BlackBerry : smartphones sous surveillance
Aux Emirat Arabes Unis, une mise à jour du système contenait un spyware.
par Thibaut Charron
tags : polémique , surveillance
Photo CC edans
Les 145 000 possesseurs de BlackBerry aux Emirats Arabes Unis doivent se poser quelques questions. Etisalat, un opérateur mobile possédé majoritairement par le gouvernement, a distribué la semaine dernière une mise à jour à télécharger pour les smartphones. Certains utilisateurs ont alors remarqué qu’après la mise à jour, la batterie de leur téléphone avait tendance à fondre plus vite. Et pour cause : on venait fouiller à l’intérieur. La mise à jour ressemblait en effet à un spyware, donnant la possibilité à un tiers de parcourir le contenu des fichiers du propriétaire de l’appareil.

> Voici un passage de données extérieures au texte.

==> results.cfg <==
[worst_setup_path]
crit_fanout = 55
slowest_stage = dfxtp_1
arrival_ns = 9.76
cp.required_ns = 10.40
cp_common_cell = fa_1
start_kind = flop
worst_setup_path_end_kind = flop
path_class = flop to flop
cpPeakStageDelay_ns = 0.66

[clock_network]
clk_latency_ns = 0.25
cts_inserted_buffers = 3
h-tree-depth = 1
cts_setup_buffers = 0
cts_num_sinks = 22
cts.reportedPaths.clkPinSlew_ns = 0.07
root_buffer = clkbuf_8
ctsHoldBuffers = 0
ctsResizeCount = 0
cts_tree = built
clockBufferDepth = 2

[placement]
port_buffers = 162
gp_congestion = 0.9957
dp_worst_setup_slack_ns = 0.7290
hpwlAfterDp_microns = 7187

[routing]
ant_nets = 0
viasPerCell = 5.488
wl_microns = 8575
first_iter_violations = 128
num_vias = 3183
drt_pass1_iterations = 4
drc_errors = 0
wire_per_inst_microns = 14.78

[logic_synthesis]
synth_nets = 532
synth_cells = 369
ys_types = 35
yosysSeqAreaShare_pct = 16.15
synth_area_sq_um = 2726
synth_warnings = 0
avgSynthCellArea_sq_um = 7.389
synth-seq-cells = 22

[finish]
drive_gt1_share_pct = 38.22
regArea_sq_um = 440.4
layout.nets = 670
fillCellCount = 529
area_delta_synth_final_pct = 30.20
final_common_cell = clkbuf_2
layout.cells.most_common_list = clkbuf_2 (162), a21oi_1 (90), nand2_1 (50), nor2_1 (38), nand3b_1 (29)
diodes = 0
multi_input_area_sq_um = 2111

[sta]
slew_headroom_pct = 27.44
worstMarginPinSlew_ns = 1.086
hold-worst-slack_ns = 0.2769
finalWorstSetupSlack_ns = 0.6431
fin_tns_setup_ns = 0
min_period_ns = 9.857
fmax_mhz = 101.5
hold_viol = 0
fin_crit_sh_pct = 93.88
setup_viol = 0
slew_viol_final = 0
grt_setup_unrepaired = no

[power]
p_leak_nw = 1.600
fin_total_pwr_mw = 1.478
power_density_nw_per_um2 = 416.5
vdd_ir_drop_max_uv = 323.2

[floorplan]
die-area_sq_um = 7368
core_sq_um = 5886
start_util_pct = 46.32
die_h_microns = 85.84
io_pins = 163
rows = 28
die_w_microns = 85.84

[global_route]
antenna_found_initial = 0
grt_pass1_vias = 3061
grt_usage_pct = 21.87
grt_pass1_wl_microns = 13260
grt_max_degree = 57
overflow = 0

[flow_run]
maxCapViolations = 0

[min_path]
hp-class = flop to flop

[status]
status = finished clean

RIM, le fabriquant des BlackBerry basé au Canada, dit ne pas avoir autorisé cette mise à jour et « n’a pas été impliqué d’une quelconque manière au test, à la promotion ou à la distribution de ce logiciel ». Malgré un communiqué de presse d’Etisalat prétendant que « la mise à jour était nécessaire pour l’amélioration du service », le système distribué semble bel et bien être un programme de surveillance développé par la société californienne SS8 Network Inc. Selon leur site, l’entreprise est « leader dans l’interception de communications et fournisseur mondial de solutions d’interception électronique et de surveillance ». Beau programme. Selon le Wall Street Journal, la mise à jour pouvait notamment intercepter des e-mails et en envoyer des copies à Etisalat. Depuis, un sondage a déterminé que plus de la moitié des utilisateurs de BlackBerry avec Etisalat voulait laisser tomber l’opérateur. Abdullah Hashim, son vice président, a déclaré lors d’une interview au journal Arab News : « L’espoir que nous avions placés dans la manière dont le patch améliorerait les choses ne nous a pas vraiment satisfait : il a causé des problèmes, malgré les tests. Mais nous ne regrettons pas cette tentative ». Rassurant. En attendant, le but exact de la manœuvre reste inconnu. Les Emirats Arabes Unis est cité comme étant « sous surveillance » (ce qui était d’ailleurs le statut de la France en 2008) quant à la censure d’internet sur cette page Wikipedia inspirée de données fournies par l’association Reporters Sans Frontières. Certains sites comme Flickr y sont tout de même bloqués, et cet épisode (qui n’est pas sans rappeler la très récente expérience d’Amazon et de ses suppressions à distance sur son Kindle) ne plaidera sûrement pas en faveur du pays.